Peptide-displaying chimeric AAV vectors with increased skeletal muscle potency and liver detargeting for systemic gene therapy
Résumé
Bioengineering of adeno-associated viral (AAV) vectors is a pivotal strategy for developing next-generation gene therapies for human disorders. In the present study, we assessed the efficacy of two novel AAV vectors, AAVMYO2 and AAVMYO3, which are composed of hybrid capsids and a small VP1 peptide insertion, in a mouse model of myotubular myopathy, a severe inherited disease affecting skeletal muscles that is caused by loss-of-function mutations in the MTM1 gene.

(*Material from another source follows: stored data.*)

<file path="src/rtl/pmst_pkg.sv">
package pmst_pkg;

  // Fixed field widths of the edge and result words.
  localparam int unsigned VertexW = 5;
  localparam int unsigned WeightW = 16;
  localparam int unsigned CountW  = 6;
  localparam int unsigned CostW   = 21;

  // Widest vertex index and weight any configuration of the block may use.
  localparam int unsigned AddrW = 6;
  localparam int unsigned DataW = 32;

  // Compare width wide enough for a vertex field and any vertex count.
  localparam int unsigned CmpW = 7;

  localparam logic [CountW-1:0] VcountReset = 6'd32;

  // Commands broadcast from the sequencer to every cell of the row.
  typedef struct packed {
    logic             init;
    logic             rd;
    logic             upd;
    logic             wr;
    logic             clr;
    logic [AddrW-1:0] a;
    logic [AddrW-1:0] b;
    logic [AddrW-1:0] src;
    logic [AddrW-1:0] clr_addr;
    logic [DataW-1:0] w;
  } cell_ctl_t;

endpackage

</file>
<file path="src/rtl/pmst_cell.sv">
module pmst_cell #(
  parameter int unsigned MaxV       = 32,
  parameter int unsigned WeightBits = 16,
  parameter int unsigned Index      = 0
) (
  input  logic                              clk_i,
  input  pmst_pkg::cell_ctl_t               ctl_i,
  input  logic [$clog2(MaxV+1)-1:0]         n_i,
  input  logic [WeightBits:0]               ch_key_i,
  input  logic [$clog2(MaxV)-1:0]           ch_idx_i,
  output logic [WeightBits:0]               ch_key_o,
  output logic [$clog2(MaxV)-1:0]           ch_idx_o,
  output logic [WeightBits:0]               key_o,
  output logic [$clog2(MaxV)-1:0]           parent_o
);

  localparam int unsigned IW = $clog2(MaxV);
  localparam int unsigned NW = $clog2(MaxV + 1);
  localparam int unsigned KW = WeightBits + 1;
  localparam logic [IW-1:0] MyIdx  = IW'(Index);
  localparam logic [KW-1:0] KeyInf = {1'b1, {WeightBits{1'b0}}};

  // Column of the adjacency matrix that belongs to this vertex.
  logic [WeightBits-1:0] mem [MaxV];
  logic [WeightBits-1:0] rd_q;
  logic                  we;
  logic [IW-1:0]         waddr;
  logic [WeightBits-1:0] wdata;

  logic [KW-1:0] key_q;
  logic [IW-1:0] par_q;
  logic          it_q;
  logic [KW-1:0] ch_key_q;
  logic [IW-1:0] ch_idx_q;
  logic          cand;
  logic          take;
  logic [IW-1:0] src;

  assign src = ctl_i.src[IW-1:0];

  // An edge lands in the column of each endpoint, at the other endpoint's row.
  always_comb begin
    we    = 1'b0;
    waddr = ctl_i.a[IW-1:0];
    wdata = ctl_i.w[WeightBits-1:0];
    if (ctl_i.clr) begin
      we    = 1'b1;
      waddr = ctl_i.clr_addr[IW-1:0];
      wdata = '0;
    end else if (ctl_i.wr) begin
      if (ctl_i.a[IW-1:0] == MyIdx) begin
        we    = 1'b1;
        waddr = ctl_i.b[IW-1:0];
      end else if (ctl_i.b[IW-1:0] == MyIdx) begin
        we    = 1'b1;
        waddr = ctl_i.a[IW-1:0];
      end
    end
  end

  always_ff @(posedge clk_i) begin
    if (we) begin
      mem[waddr] <= wdata;
    end
    if (ctl_i.rd) begin
      rd_q <= mem[src];
    end
  end

  // Prim work state of this vertex.
  always_ff @(posedge clk_i) begin
    if (ctl_i.init) begin
      key_q <= (Index == 0) ? '0 : KeyInf;
      par_q <= '0;
      it_q  <= 1'b0;
    end else begin
      if (ctl_i.rd && src == MyIdx) begin
        it_q <= 1'b1;
      end
      if (ctl_i.upd && !it_q && rd_q != '0 && {1'b0, rd_q} < key_q) begin
        key_q <= {1'b0, rd_q};
        par_q <= src;
      end
    end
  end

  // Running minimum passed down the row; a strict compare keeps the lower index.
  assign cand = !it_q && (NW'(Index) < n_i);
  assign take = cand && (key_q < ch_key_i);

  always_ff @(posedge clk_i) begin
    ch_key_q <= take ? key_q : ch_key_i;
    ch_idx_q <= take ? MyIdx : ch_idx_i;
  end

  assign ch_key_o = ch_key_q;
  assign ch_idx_o = ch_idx_q;
  assign key_o    = key_q;
  assign parent_o = par_q;

endmodule

</file>
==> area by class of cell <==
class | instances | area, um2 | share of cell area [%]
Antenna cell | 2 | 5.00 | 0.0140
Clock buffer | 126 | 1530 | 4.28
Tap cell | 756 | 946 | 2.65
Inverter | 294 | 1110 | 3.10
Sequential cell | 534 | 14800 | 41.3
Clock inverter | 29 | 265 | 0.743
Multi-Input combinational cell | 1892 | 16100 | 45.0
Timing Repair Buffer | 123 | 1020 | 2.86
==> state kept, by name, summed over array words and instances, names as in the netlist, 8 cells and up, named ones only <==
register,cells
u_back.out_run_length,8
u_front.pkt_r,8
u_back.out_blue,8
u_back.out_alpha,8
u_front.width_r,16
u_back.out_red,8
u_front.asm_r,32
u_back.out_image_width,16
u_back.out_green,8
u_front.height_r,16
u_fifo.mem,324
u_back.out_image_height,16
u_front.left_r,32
### config.mk
export PLATFORM = sky130hd
export DESIGN_NAME = marker_line_stripper_unit
export DESIGN_NICKNAME = d
export VERILOG_FILES = /design/src/design/mls_pkg.sv /design/src/design/marker_line_stripper_unit.sv /design/src/design/mls_front.sv /design/src/design/mls_queue.sv /design/src/design/mls_back.sv
export SDC_FILE = /design/constraint.sdc
export NUM_CORES = 1
export LEC_CHECK = 0
export ABC_CLOCK_PERIOD_IN_PS = 8350
export BUFFER_PORTS_ARGS = -buffer_cell sky130_fd_sc_hd__buf_2
export CAP_MARGIN = 20
export CORE_MARGIN = 3
export CORE_UTILIZATION = 30
export CTS_CLUSTER_DIAMETER = 60
export DETAILED_ROUTE_END_ITERATION = 10
export GPL_TIMING_DRIVEN = 1
export MAX_ROUTING_LAYER = met4
export PLACE_DENSITY = 0.52
export SLEW_MARGIN = 10
export SYNTH_ARGS = -nofsm -noshare
export SYNTH_HDL_FRONTEND = slang
export SYNTH_HIERARCHICAL = 1
export SYNTH_SLANG_ARGS = --single-unit
### constraint.sdc
create_clock -name clk -period 8.35 [get_ports clk]
set_input_delay 0.4175 -clock clk [delete_from_list [all_inputs] [get_ports clk]]
set_output_delay 0.4175 -clock clk [all_outputs]
set_load 0.01 [all_outputs]
### src/design/mls_pkg.sv
// Shared types, character codes and helpers for the marker line stripper.
// No dependencies; every other design file imports this package.
`default_nettype none

package mls_pkg;

    localparam int MLS_QUEUE_DEPTH = 4;

    localparam logic [7:0] CH_BANG = 8'h21;
    localparam logic [7:0] CH_STAR = 8'h2A;
    localparam logic [7:0] CH_LF   = 8'h0A;
    localparam logic [7:0] CH_CR   = 8'h0D;

    localparam logic KIND_TEXT = 1'b0;
    localparam logic KIND_END  = 1'b1;

    typedef struct packed {
        logic [7:0] data_byte;
        logic       stream_end;
    } in_item_t;

    typedef struct packed {
        logic       out_kind;
        logic [7:0] out_byte;
        logic       last_of_run;
    } out_item_t;

    // One queued request: n_held bytes of the "!!*" prefix, then an optional tail result.
    typedef struct packed {
        logic [1:0] n_held;
        logic       has_tail;
        logic       tail_kind;
        logic [7:0] tail_byte;
    } cmd_t;

    // Byte at a given place of the held prefix "!!*".
    function automatic logic [7:0] held_char(input logic [1:0] idx);
        logic [7:0] ch;
        ch = (idx == 2'd2) ? CH_STAR : CH_BANG;
        return ch;
    endfunction

endpackage : mls_pkg

`default_nettype wire

### src/design/marker_line_stripper_unit.sv
// Top level of the marker line stripper: front end, request queue, back end.
// Depends on mls_pkg, mls_front, mls_queue and mls_back.
//
// Usage:
//   Input channel (item_valid / item_stall / item) carries one text byte or an
//   end-of-stream flag per request. Output channel (result_valid / result_stall /
//   result) carries kept bytes and the end marker; last_of_run closes the results
//   of one input request.
//   Runs starting with "!!**" are deleted through the next LF, CR or CR LF.
// Path: a taken input is written into the request queue, then loaded into the
//   output register once the back end reaches it.
// Throughput: one input per cycle while result_stall is low and each input
//   yields at most one result. The back end writes one result per unstalled
//   cycle, so an input releasing up to four results holds it until all are out;
//   the QUEUE_DEPTH-entry queue absorbs bursts; item_stall rises only when full.
// Stall: while result_stall is high the output register holds; the back end
//   waits and the queue fills, then the input is stalled.
// Reset: the match state returns to idle, the queue empties and no result is
//   valid. There is no clearing pass.
`default_nettype none

module marker_line_stripper_unit #(
    parameter int QUEUE_DEPTH = mls_pkg::MLS_QUEUE_DEPTH
) (
    input  wire logic               clk,
    input  wire logic               rst_n,
    input  wire logic               item_valid,
    output logic                    item_stall,
    input  wire mls_pkg::in_item_t  item,
    output logic                    result_valid,
    input  wire logic               result_stall,
    output mls_pkg::out_item_t      result
);
    import mls_pkg::*;

    logic accept;
    logic push;
    cmd_t push_cmd;
    logic pop;
    cmd_t head;
    logic head_valid;
    logic full;

    // Stall the source only while the queue has no room.
    assign item_stall = full;
    assign accept     = item_valid && !full;

    mls_front u_front (
        .clk    (clk),
        .rst_n  (rst_n),
        .accept (accept),
        .item   (item),
        .push   (push),
        .cmd    (push_cmd)
    );

    mls_queue #(
        .DEPTH (QUEUE_DEPTH)
    ) u_queue (
        .clk        (clk),
        .rst_n      (rst_n),
        .push       (push),
        .push_cmd   (push_cmd),
        .pop        (pop),
        .head       (head),
        .head_valid (head_valid),
        .full       (full)
    );

    mls_back u_back (
        .clk          (clk),
        .rst_n        (rst_n),
        .head         (head),
        .head_valid   (head_valid),
        .pop          (pop),
        .result_valid (result_valid),
        .result_stall (result_stall),
        .result       (result)
    );

endmodule : marker_line_stripper_unit

`default_nettype wire

### src/design/mls_front.sv
// Front end: marker match state machine that classifies each input item into a request.
// Depends on mls_pkg.
`default_nettype none

module mls_front (
    input  wire logic             clk,
    input  wire logic             rst_n,
    input  wire logic             accept,
    input  wire mls_pkg::in_item_t item,
    output logic                  push,
    output mls_pkg::cmd_t         cmd
);
    import mls_pkg::*;

    typedef enum logic [2:0] {
        ST_IDLE,
        ST_H1,
        ST_H2,
        ST_H3,
        ST_RM,
        ST_RMCR
    } state_t;

    state_t     state_reg;
    state_t     state_next;
    logic [7:0] b;

    assign b = item.data_byte;

    always_comb
    begin
        state_next    = state_reg;
        cmd.n_held    = 2'd0;
        cmd.has_tail  = 1'b0;
        cmd.tail_kind = KIND_TEXT;
        cmd.tail_byte = b;
        if (item.stream_end)
        begin
            // Flush the held prefix, then the end marker.
            unique case (state_reg)
                ST_H1:   cmd.n_held = 2'd1;
                ST_H2:   cmd.n_held = 2'd2;
                ST_H3:   cmd.n_held = 2'd3;
                default: cmd.n_held = 2'd0;
            endcase
            cmd.has_tail  = 1'b1;
            cmd.tail_kind = KIND_END;
            cmd.tail_byte = 8'd0;
            state_next    = ST_IDLE;
        end
        else
        begin
            unique case (state_reg)
                ST_H1:
                begin
                    if (b == CH_BANG)
                    begin
                        state_next = ST_H2;
                    end
                    else
                    begin
                        cmd.n_held   = 2'd1;
                        cmd.has_tail = 1'b1;
                        state_next   = ST_IDLE;
                    end
                end
                ST_H2:
                begin
                    if (b == CH_STAR)
                    begin
                        state_next = ST_H3;
                    end
                    else if (b == CH_BANG)
                    begin
                        // Oldest bang leaves, the window stays at "!!".
                        cmd.n_held = 2'd1;
                    end
                    else
                    begin
                        cmd.n_held   = 2'd2;
                        cmd.has_tail = 1'b1;
                        state_next   = ST_IDLE;
                    end
                end
                ST_H3:
                begin
                    if (b == CH_STAR)
                    begin
                        state_next = ST_RM;
                    end
                    else
                    begin
                        cmd.n_held = 2'd3;
                        if (b == CH_BANG)
                        begin
                            state_next = ST_H1;
                        end
                        else
                        begin
                            cmd.has_tail = 1'b1;
                            state_next   = ST_IDLE;
                        end
                    end
                end
                ST_RM:
                begin
                    if (b == CH_LF)
                    begin
                        state_next = ST_IDLE;
                    end
                    else if (b == CH_CR)
                    begin
                        state_next = ST_RMCR;
                    end
                end
                ST_RMCR:
                begin
                    if (b == CH_LF)
                    begin
                        state_next = ST_IDLE;
                    end
                    else if (b == CH_BANG)
                    begin
                        state_next = ST_H1;
                    end
                    else
                    begin
                        cmd.has_tail = 1'b1;
                        state_next   = ST_IDLE;
                    end
                end
                default:
                begin
                    if (b == CH_BANG)
                    begin
                        state_next = ST_H1;
                    end
                    else
                    begin
                        cmd.has_tail = 1'b1;
                        state_next   = ST_IDLE;
                    end
                end
            endcase
        end
    end

    // Drop requests that produce no result.
    assign push = accept && ((cmd.n_held != 2'd0) || cmd.has_tail);

    always_ff @(posedge clk or negedge rst_n)
    begin
        if (!rst_n)
        begin
            state_reg <= ST_IDLE;
        end
        else if (accept)
        begin
            state_reg <= state_next;
        end
    end

endmodule : mls_front

`default_nettype wire

### src/design/mls_queue.sv
// Short request queue between the front end and the back end.
// Depends on mls_pkg for the request type.
`default_nettype none

module mls_queue #(
    parameter int DEPTH = mls_pkg::MLS_QUEUE_DEPTH
) (
    input  wire logic          clk,
    input  wire logic          rst_n,
    input  wire logic          push,
    input  wire mls_pkg::cmd_t push_cmd,
    input  wire logic          pop,
    output mls_pkg::cmd_t      head,
    output logic               head_valid,
    output logic               full
);
    import mls_pkg::*;

    localparam int PTR_W = (DEPTH > 1) ? $clog2(DEPTH) : 1;
    localparam int CNT_W = $clog2(DEPTH + 1);
    localparam logic [PTR_W-1:0] PTR_LAST = PTR_W'(DEPTH - 1);
    localparam logic [CNT_W-1:0] CNT_FULL = CNT_W'(DEPTH);

    cmd_t             slot_reg [DEPTH];
    logic [PTR_W-1:0] wr_ptr_reg;
    logic [PTR_W-1:0] wr_ptr_next;
    logic [PTR_W-1:0] rd_ptr_reg;
    logic [PTR_W-1:0] rd_ptr_next;
    logic [CNT_W-1:0] count_reg;
    logic [CNT_W-1:0] count_next;
    logic             do_push;
    logic             do_pop;

    assign full       = (count_reg == CNT_FULL);
    assign head_valid = (count_reg != '0);
    assign head       = slot_reg[rd_ptr_reg];
    assign do_push    = push && !full;
    assign do_pop     = pop && head_valid;

    always_comb
    begin
        wr_ptr_next = wr_ptr_reg;
        rd_ptr_next = rd_ptr_reg;
        count_next  = count_reg;
        if (do_push)
        begin
            wr_ptr_next = (wr_ptr_reg == PTR_LAST) ? '0 : wr_ptr_reg + 1'b1;
        end
        if (do_pop)
        begin
            rd_ptr_next = (rd_ptr_reg == PTR_LAST) ? '0 : rd_ptr_reg + 1'b1;
        end
        if (do_push && !do_pop)
        begin
            count_next = count_reg + 1'b1;
        end
        else if (do_pop && !do_push)
        begin
            count_next = count_reg - 1'b1;
        end
    end

    always_ff @(posedge clk or negedge rst_n)
    begin
        if (!rst_n)
        begin
            wr_ptr_reg <= '0;
            rd_ptr_reg <= '0;
            count_reg  <= '0;
        end
        else
        begin
            wr_ptr_reg <= wr_ptr_next;
            rd_ptr_reg <= rd_ptr_next;
            count_reg  <= count_next;
        end
    end

    always_ff @(posedge clk)
    begin
        if (do_push)
        begin
            slot_reg[wr_ptr_reg] <= push_cmd;
        end
    end

    a_count_bound: assert property (@(posedge clk) disable iff (!rst_n)
        count_reg <= CNT_FULL)
        else $error("queue count above depth");

    a_no_lost_push: assert property (@(posedge clk) disable iff (!rst_n)
        push |-> !full)
        else $error("request pushed into a full queue");

endmodule : mls_queue

`default_nettype wire

### src/design/mls_back.sv
// Back end: expands each queued request into result items in an output register,
// one per cycle while result_stall is low. Depends on mls_pkg.
`default_nettype none

module mls_back (
    input  wire logic          clk,
    input  wire logic          rst_n,
    input  wire mls_pkg::cmd_t head,
    input  wire logic          head_valid,
    output logic               pop,
    output logic               result_valid,
    input  wire logic          result_stall,
    output mls_pkg::out_item_t result
);
    import mls_pkg::*;

    logic [1:0] pos_reg;
    logic [1:0] pos_next;
    logic [2:0] total;
    logic       last;
    logic       load;
    logic       out_valid_reg;
    logic       out_valid_next;
    out_item_t  out_reg;
    out_item_t  out_next;

    assign total = {1'b0, head.n_held} + {2'b00, head.has_tail};
    assign last  = ({1'b0, pos_reg} + 3'd1) == total;
    assign load  = head_valid && (!out_valid_reg || !result_stall);
    assign pop   = load && last;

    always_comb
    begin
        pos_next       = pos_reg;
        out_next       = out_reg;
        out_valid_next = out_valid_reg && result_stall;
        if (load)
        begin
            out_valid_next = 1'b1;
            pos_next       = last ? 2'd0 : pos_reg + 2'd1;
            if (pos_reg < head.n_held)
            begin
                out_next.out_kind = KIND_TEXT;
                out_next.out_byte = held_char(pos_reg);
            end
            else
            begin
                out_next.out_kind = head.tail_kind;
                out_next.out_byte = head.tail_byte;
            end
            out_next.last_of_run = last;
        end
    end

    always_ff @(posedge clk or negedge rst_n)
    begin
        if (!rst_n)
        begin
            pos_reg       <= 2'd0;
            out_valid_reg <= 1'b0;
        end
        else
        begin
            pos_reg       <= pos_next;
            out_valid_reg <= out_valid_next;
        end
    end

    always_ff @(posedge clk)
    begin
        out_reg <= out_next;
    end

    assign result_valid = out_valid_reg;
    assign result       = out_reg;

    a_head_nonempty: assert property (@(posedge clk) disable iff (!rst_n)
        head_valid |-> (total != 3'd0))
        else $error("empty request reached the back end");

    a_pos_in_range: assert property (@(posedge clk) disable iff (!rst_n)
        head_valid |-> ({1'b0, pos_reg} < total))
        else $error("result index past end of request");

    a_idle_pos: assert property (@(posedge clk) disable iff (!rst_n)
        !head_valid |-> (pos_reg == 2'd0))
        else $error("result index left set with queue empty");

endmodule : mls_back

`default_nettype wire

# After elaboration in Yosys (flattened, before gate mapping)
# Memories as Yosys holds them, arrays and structs flattened.
# Cells that the tools add are included.
# word_totals
reg_bits	23
ramBits	48
word_cells	85
n_memories	1
# memory_table
name	words	width	read_ports	rd_ports_with_merged_regs	write_ports	line	source
u_queue.slot_reg	4	12	1	0	1	mls_queue.sv:24	cmd_t slot_reg [DEPTH];
# classes
addsub	7
n_lt_le_gt_ge	1
eq_ne	16
mux	31
reduce_logical	20
# op_table
cell	n
3-bit two-way mux	11
8-bit by 4-bit equality test with 1-bit output, second input constant	2
8-bit by 6-bit equality test with 1-bit output, second input constant	2
3-bit one-hot mux with 5 select lines	1
2-bit two-way mux	6
2-bit one-hot mux with 3 select lines	2
3-bit equality test, second input constant	3
1-bit logical AND	9
9-bit two-way mux	1
8-bit two-way mux	1
1-bit two-way mux	7
2-bit by 1-bit adder with 2-bit output, second input constant	3
2-bit equality test, second input constant	3
3-bit by 2-bit equality test with 1-bit output, second input constant	2
1-bit zero test	5
1-bit one-hot mux with 5 select lines	1
4-bit two-way mux	1
4-bit by 2-bit != test with 1-bit output, second input constant	1
4-bit by 3-bit != test with 1-bit output, second input constant	1
2-bit nonzero test	2
2-bit by 1-bit adder with 3-bit output	1
2-bit by 1-bit adder with 3-bit output, second input constant	1
3-bit by 1-bit adder with 3-bit output, second input constant	1
3-bit by 1-bit equality test with 1-bit output, second input constant	1
other kinds (6)	7

# Depth between registers and ports, before layout
# Gate-level depths: netlist of run 1.
# logic_depth
depth_word	13
depth_mapped	15
ltp_nobuf	13

# Modules after synthesis
# The synthesis of run 1 kept the hierarchy.
# by_module_without_submodules
module	n_inst	cells_each	area_each_um2	seq_area_each_um2
mls_queue	1	100	2220.9	1616.6
mls_back	1	44	660.6	375.4
mls_front	1	61	437.9	75.1
marker_line_stripper_unit	1	1	13.8	0.0

# Least setup slack after synthesis of run 1
# Ideal clock, no wire load.
# synth_timing
kind	reg-to-reg
from	register u_queue.rd_ptr_reg[0]
to	register u_queue.count_reg[1]
setup_time_ps	125
arrival_time_ps	3152
t_required_ps	8225
setup_slack_ps	5073
stages_incl_launch_ff	14
path_cell_list	dfrtp_1 > buf_6 > buf_6 > mux4_2 > ha_1 > ha_1 > xnor2_1 > nor3_2 > and2_1 > nand2_4 > ha_1 > inv_1 > fa_1 > mux2_2
# synth_lines
item	line	source
start: declaration	mls_queue.sv:27	logic [PTR_W-1:0] rd_ptr_reg;
start signal: assignment	mls_queue.sv:74	rd_ptr_reg <= rd_ptr_next;
end signal: assignment	mls_queue.sv:75	count_reg <= count_next;
end: declaration	mls_queue.sv:29	logic [CNT_W-1:0] count_reg;

==> metrics.md, run 1 <==
| Metric | Value |
|---|---|
| Status | finished, final reports clean |
| CORE AREA | 10,600 sq um |
| EDFF count, synth | 58 |
| Cell area after layout | 3790 sq um |
| Power Dens Cells | 350 nW/um^2 |
| Global-route wire length before repair | 8960 um |
| RSZ-0062 raised after global routing | no |
| Peak Freq | 268 MHz |
| Row count | 37 |
| LEAKAGE | 1.42 nW |
| Routed wl met2 | 2730 um |
| CTS Buffer Depth | 2 |
| Diode count | 0 |
| Worst vdd ir | 91.3 uV |
| Final core occ | 0.359 |
| Final HPWL DP | 3880 um |
| Synth warnings | 6 |
| Total GRT Usage | 0.0959 |
| Net Switching | 0.403 mW |
| Arr. time, crit path | 3960 ps |
| WL met3 | 168 um |
| Max Slew Vio Count | 0 |
| Residual DRC | 0 |
| Setup TNS | 0 ps |
| Top sig layer | met4 |
| Vias/cell | 4.61 |
| Synth async-reset ratio | 0.183 |
| Cell Area, Synth | 3330 sq um |
| Combinational Power Share | 0.355 |
| Pwr Total | 1.33 mW |
| Die area | 12,400 sq um |
| Min cycle time layout | 3740 ps |
| Internal power | 0.926 mW |
| Top-Level Pins | 25 |
| CP Class | flip-flop to flip-flop |
| Skew-Pair Late Insertion Delay | 330 ps |
| Fraction of the yosys area taken by sequential cells | 0.620 |
| 1st-iter DRT viols | 56 |
| Post-synth top area cell | edfxtp_1 |
| Global route overflow | 0 |
| Clock share of power | 0.213 |
| CTS tree | yes |
| Top cells by area, synth | edfxtp_1, dfrtp_1, mux4_2 |
| Startpoint types | flip-flop |
| Clk sinks | 71 |
| Vias | 1,735 |
| Max-slew headroom | 0.369 |
| Initial antenna violation count | 0 |
| H-tree depth | 3 |
| Worst Path Required | 8570 ps |
| Port-buffer cells | 24 |
| MaxCap Viol Count | 0 |
| Largest net degree at the start of global routing | 16 |
| Post-placement cell area | 3570 sq um |
| Cell variety after synth | 56 |
| Cells after synthesis | 206 |
| Drt pass-1 iters | 4 |
| CTS resizes | 0 |
| Crit path max fanout | 15 |
| Routed Antenna Nets | 0 |
| Main synth FF type | edfxtp_1 |
| GP Congestion | 0.763 |
| Final hold vios | 0 |
| Synth Register Bits | 71 |
| Net Sw Frac | 0.303 |
| Drt wl/cell | 14.6 um |
| Largest register FFs | 48 |
| Synth cell count leaders | edfxtp_1, dfrtp_1, mux4_2 |
| Metal-1 WL | 2470 um |
| Die Y-Extent | 111 um |
| CTS buffer count | 9 |
| P&R area growth vs syn | 13.8% |
| Avg Cell Area, Syn | 16.2 sq um |
| Routed WL | 5500 um |
| Initial core utilization | 0.316 |
| Period utilization | 0.448 |
| Worst Setup End Kind | flip-flop |
| Horiz. Die Dim | 111 um |
| Mapped Nets | 231 |
| Number of global-route vias before repair | 1,752 |
| Worst-path clk slew | 70 ps |
| Setup violators final | 0 |
| Fin nets | 260 |
| Hold WC Path Type | input port to flip-flop |
| Most common cell in the netlist | edfxtp_1 |
| Share of the synthesized area in the top cell type | 0.523 |
| Root Driver | clkbuf_8 |
| Final setup skew | 10.5 ps |
| Layout cell share with drive strength beyond 1 | 0.325 |
| Sequential share of power | 0.432 |
| Slew @ Worst Pin | 933 ps |
## layer usage
| metal | track usage | vias to the layer above |
|---|---|---|
| li1 | - | 839 |
| met1 | 0.116 | 859 |
| met2 | 0.151 | 28 |
| met3 | 0.0185 | 9 |
| met4 | 0.0535 | 0 |
| met5 | - | - |
## layout make-up
type,instances,area (sq um)
clock buffer,13,170
clock inverter,3,40.0
fill,1016,6760
inverter,9,33.8
multi-input combinational,118,1170
sequential,71,2070
tap,136,170
timing repair buffer,26,138
## layout by cell type (no fill, tap or decap), drive strengths merged, types with 5 or more instances in the layout
cell type and instances:
edfxtp 58, buf 25, dfrtp 13, clkbuf 13, mux4 12, ha 11
inv 9, nor2b 9, nor2 7, mux2 7, nand2 6, o21ai 6
and2 6, and2b 5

Intravenous administration of either AAVMYO2- or AAVMYO3-MTM1 vectors at 2x1013 vg/kg in Mtm1-KO mice prolonged their lifespan, corrected the histopathological hallmarks of the disease and muscle strength for a period of at least 3 months, and resulted in liver transduction detargeting. Therefore, our findings indicate that these novel vectors are efficacious in rescuing the phenotype of myotubular myopathy in mice. In addition, we show efficient large-scale production and purification of AAVMYO2 and AAVMYO3, and data on their seroprevalence in a cohort of human sera. Altogether these results show that the novel AAVMYO2 and AAVMYO3 capsids enable potent muscle delivery of therapeutic genes.